Trento / Il caso

La poliziotta aggredita dagli ultras: «Sono distrutta, non verrò in piazza»

Proseguono le indagini, in questura raccolta la testimonianza della barista sulla violenza avvenuta in un bar della città la notte tra il 14 e il 15 febbraio. La vittima: «Non mi aspettavo questa ondata di solidarietà nei miei confronti»

25 FEBBRAIO  Poliziotta transgender aggredita: solidarietà in piazza con Arcigay
DENUNCIA Li ha riconosciuti, erano della Nuova Guardia del Trento calcio

di Francesca Cristoforetti

TRENTO - «Non pensavo che ci fosse tutta questa ondata di solidarietà nei miei confronti: non me l'aspettavo». Queste le parole della poliziotta cinquantatreenne aggredita la notte tra San Valentino e il 15 febbraio da tre ultras del Calcio Trento che torna a parlare a qualche giorno di distanza dalla diffusione della notizia che ha fatto rabbrividire e che ha sconvolto tutto il Trentino. 

Saranno le indagini della Questura del capoluogo - che continuano serrate - a definire con maggiore chiarezza i contorni della vicenda e per chiarire soprattutto se si possa configurare l'aggravante della discriminazione a sfondo transfobico. Il cerchio quindi sembra stringersi sempre di più.

Caso giudiziario a parte, la città nel frattempo non si è risparmiata nella sua ondata di solidarietà, esprimendo immediatamente vicinanza alla donna, colpita - secondo le accuse - con estrema violenza, tanto da lasciarle ferite tali da doverle applicare 22 punti di sutura, oltre a trenta giorni di prognosi. In tantissimi, tra cui esponenti politici, associazioni e la società civile, prenderanno parte alla manifestazione di oggi organizzata da Arcigay, indetta per dire no alla violenza transfobica. 

Ma lei non scenderà in piazza. «Non verrò: sono stanca e stressata, sia fisicamente per quello che ho subito che per le botte. Preferisco starmene in disparte con mia madre. Non ce la faccio più.

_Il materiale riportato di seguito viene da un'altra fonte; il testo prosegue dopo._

File: config.mk
export PLATFORM = sky130hd
export DESIGN_NAME = mem_burst_flat
export DESIGN_NICKNAME = d
export VERILOG_FILES = /design/src/verilog/cache_pkg.sv /design/src/verilog/cache_ifs.sv /design/src/verilog/mem_burst.sv /design/src/flat_wrapper.sv
export VERILOG_INCLUDE_DIRS = /design/src /design/src/include
export SDC_FILE = /design/constraint.sdc
export NUM_CORES = 1
export LEC_CHECK = 0
export BUFFER_PORTS_ARGS = -buffer_cell sky130_fd_sc_hd__buf_2
export CORE_AREA = 2 2 152 154
export DETAILED_ROUTE_END_ITERATION = 7
export DIE_AREA = 0 0 154 156
export PLACE_DENSITY_LB_ADDON = 0.25
export SLEW_MARGIN = 30
export SYNTH_ARGS = -nofsm -noshare
export SYNTH_HDL_FRONTEND = slang
export SYNTH_SLANG_ARGS = --single-unit
File: constraint.sdc
create_clock -name clk -period 4.1 [get_ports clk]
set_input_delay 0.205 -clock clk [delete_from_list [all_inputs] [get_ports clk]]
set_output_delay 0.205 -clock clk [all_outputs]
set_load 0.03 [all_outputs]
File: src/include/cache_defs.svh
// Cache geometry and bus width macros shared by the package and the RTL
`ifndef CACHE_DEFS_SVH
`define CACHE_DEFS_SVH

// request and memory bus widths
`define CACHE_ADDR_W    32
`define CACHE_WORD_W    64
`define CACHE_STRB_W    8

// geometry
`define CACHE_WAYS      4
`define CACHE_SETS      16
`define CACHE_BEATS     16

// address split
`define CACHE_OFFSET_W  7
`define CACHE_INDEX_W   4
`define CACHE_TAG_W     (`CACHE_ADDR_W - `CACHE_OFFSET_W - `CACHE_INDEX_W)

`endif

File: src/verilog/cache_pkg.sv
// Cache types and controller state encoding
package cache_pkg;

    `include "cache_defs.svh"

    typedef logic [`CACHE_ADDR_W-1:0] addr_t;
    typedef logic [`CACHE_WORD_W-1:0] word_t;
    typedef logic [`CACHE_STRB_W-1:0] strb_t;
    typedef logic [`CACHE_TAG_W-1:0] tag_t;
    typedef logic [`CACHE_INDEX_W-1:0] index_t;
    typedef logic [$clog2(`CACHE_WAYS)-1:0] way_t;
    typedef logic [$clog2(`CACHE_BEATS)-1:0] beat_t;

    // miss handling walks writeback, refill, replay in order
    typedef enum logic [2:0] {
        st_lookup,
        st_respond,
        st_writeback,
        st_refill,
        st_replay
    } ctrl_state_t;

endpackage

File: src/verilog/cache_ifs.sv


// one word port into the data array
interface data_port_if;
    import cache_pkg::*;

    way_t   way;
    index_t index;
    beat_t  beat;
    logic   rd_en;
    logic   wr_en;
    strb_t  strb;
    word_t  wdata;
    word_t  rdata;

    modport client (output way, index, beat, rd_en, wr_en, strb, wdata, input rdata);
    modport store (input way, index, beat, rd_en, wr_en, strb, wdata, output rdata);
endinterface

// line burst requests from controller to burst engine
interface burst_if;
    import cache_pkg::*;

    logic  start_read;
    logic  start_write;
    addr_t line_addr;
    way_t  way;
    logic  done;

    modport ctrl (output start_read, start_write, line_addr, way, input done);
    modport engine (input start_read, start_write, line_addr, way, output done);
endinterface

File: src/verilog/mem_burst.sv
// Burst engine moving whole cache lines between the data array and memory
`timescale 1ns/1ps
`include "cache_defs.svh"

module mem_burst (
    input  logic             clk,
    input  logic             rst,
    burst_if.engine          bu,
    data_port_if.client      dp,
    output cache_pkg::addr_t ar_addr,
    output logic             ar_valid,
    input  logic             ar_ready,
    input  cache_pkg::word_t r_data,
    input  logic             r_valid,
    input  logic             r_last,
    output cache_pkg::addr_t aw_addr,
    output logic             aw_valid,
    input  logic             aw_ready,
    output cache_pkg::word_t w_data,
    output logic             w_valid,
    input  logic             w_ready,
    output logic             w_last,
    input  logic             b_valid
);
    import cache_pkg::*;

    typedef enum logic [2:0] {bst_idle, bst_ar, bst_r, bst_aw, bst_w, bst_b} bst_t;

    bst_t  st_q;
    addr_t addr_q;
    way_t  way_q;
    beat_t r_beat_q;
    beat_t rd_beat_q;
    beat_t ld_beat_q;
    logic  rd_more_q;
    logic  rd_pend_q;
    logic  done_q;
    word_t hold_q;
    logic  hold_valid_q;
    logic  hold_last_q;
    logic  load;
    logic  issue_rd;

    // array word moves into the hold register once the bus slot frees up
    assign load     = rd_pend_q && (st_q == bst_w) && (!hold_valid_q || w_ready);
    assign issue_rd = (st_q == bst_aw || st_q == bst_w) && rd_more_q && (!rd_pend_q || load);

    always_ff @(posedge clk) begin
        if (rst) begin
            st_q         <= bst_idle;
            done_q       <= 1'b0;
            rd_more_q    <= 1'b0;
            rd_pend_q    <= 1'b0;
            hold_valid_q <= 1'b0;
            hold_last_q  <= 1'b0;
        end else begin
            done_q <= 1'b0;
            case (st_q)
                bst_idle: begin
                    if (bu.start_read) begin
                        st_q <= bst_ar;
                    end else if (bu.start_write) begin
                        st_q      <= bst_aw;
                        rd_more_q <= 1'b1;
                    end
                end
                bst_ar: if (ar_ready) st_q <= bst_r;
                bst_r: begin
                    if (r_valid && r_last) begin
                        st_q   <= bst_idle;
                        done_q <= 1'b1;
                    end
                end
                bst_aw: if (aw_ready) st_q <= bst_w;
                bst_w: if (hold_valid_q && w_ready && hold_last_q) st_q <= bst_b;
                bst_b: begin
                    if (b_valid) begin
                        st_q   <= bst_idle;
                        done_q <= 1'b1;
                    end
                end
                default: st_q <= bst_idle;
            endcase
            if (issue_rd && rd_beat_q == '1) begin
                rd_more_q <= 1'b0;
            end
            if (issue_rd) begin
                rd_pend_q <= 1'b1;
            end else if (load) begin
                rd_pend_q <= 1'b0;
            end
            if (load) begin
                hold_valid_q <= 1'b1;
                hold_last_q  <= (ld_beat_q == '1);
            end else if (w_ready) begin
                hold_valid_q <= 1'b0;
                hold_last_q  <= 1'b0;
            end
        end
    end

    always_ff @(posedge clk) begin
        if (st_q == bst_idle && (bu.start_read || bu.start_write)) begin
            addr_q    <= bu.line_addr;
            way_q     <= bu.way;
            r_beat_q  <= '0;
            rd_beat_q <= '0;
            ld_beat_q <= '0;
        end
        if (st_q == bst_r && r_valid) begin
            r_beat_q <= r_beat_q + 1'b1;
        end
        if (issue_rd) begin
            rd_beat_q <= rd_beat_q + 1'b1;
        end
        if (load) begin
            hold_q    <= dp.rdata;
            ld_beat_q <= ld_beat_q + 1'b1;
        end
    end

    // refill writes every returned beat straight into the chosen way
    assign dp.way   = way_q;
    assign dp.index = addr_q[`CACHE_OFFSET_W +: `CACHE_INDEX_W];
    assign dp.beat  = (st_q == bst_r) ? r_beat_q : rd_beat_q;
    assign dp.rd_en = issue_rd;
    assign dp.wr_en = (st_q == bst_r) && r_valid;
    assign dp.strb  = '1;
    assign dp.wdata = r_data;

    assign ar_addr  = addr_q;
    assign ar_valid = (st_q == bst_ar);
    assign aw_addr  = addr_q;
    assign aw_valid = (st_q == bst_aw);
    assign w_data   = hold_q;
    assign w_valid  = hold_valid_q;
    assign w_last   = hold_last_q;
    assign bu.done  = done_q;

endmodule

Il mio stato psichico mi mette alla prova ogni giorno: non sono mai stata abituata a una cosa del genere». E sul clamore mediatico: «Spero che piano piano la cosa si sgonfi, almeno per tornare alla mia tranquillità». 

La donna, dipendente della Questura, si trovava in un bar della città. Erano le tre circa. Insieme a lei nel locale anche il gruppetto di tifosi. La scena è stata vista dalla barista che terrorizzata ha cercato di intervenire. 

La testimone oculare è stata chiamata ieri negli uffici della Questura in viale Verona a raccontare la sua versione dei fatti e quanto ha potuto vedere. Nel locale quella sera era presente un altro cliente che, non si esclude, possa essere sentito nei prossimi giorni. «Eravamo tutti nel locale - prosegue la poliziotta - Abbiamo scambiato qualche parola, ma io non mi siederei mai con loro. Una persona del gruppo la conoscevo di vista ma non credo di essere mai piaciuta a nessuno di loro». 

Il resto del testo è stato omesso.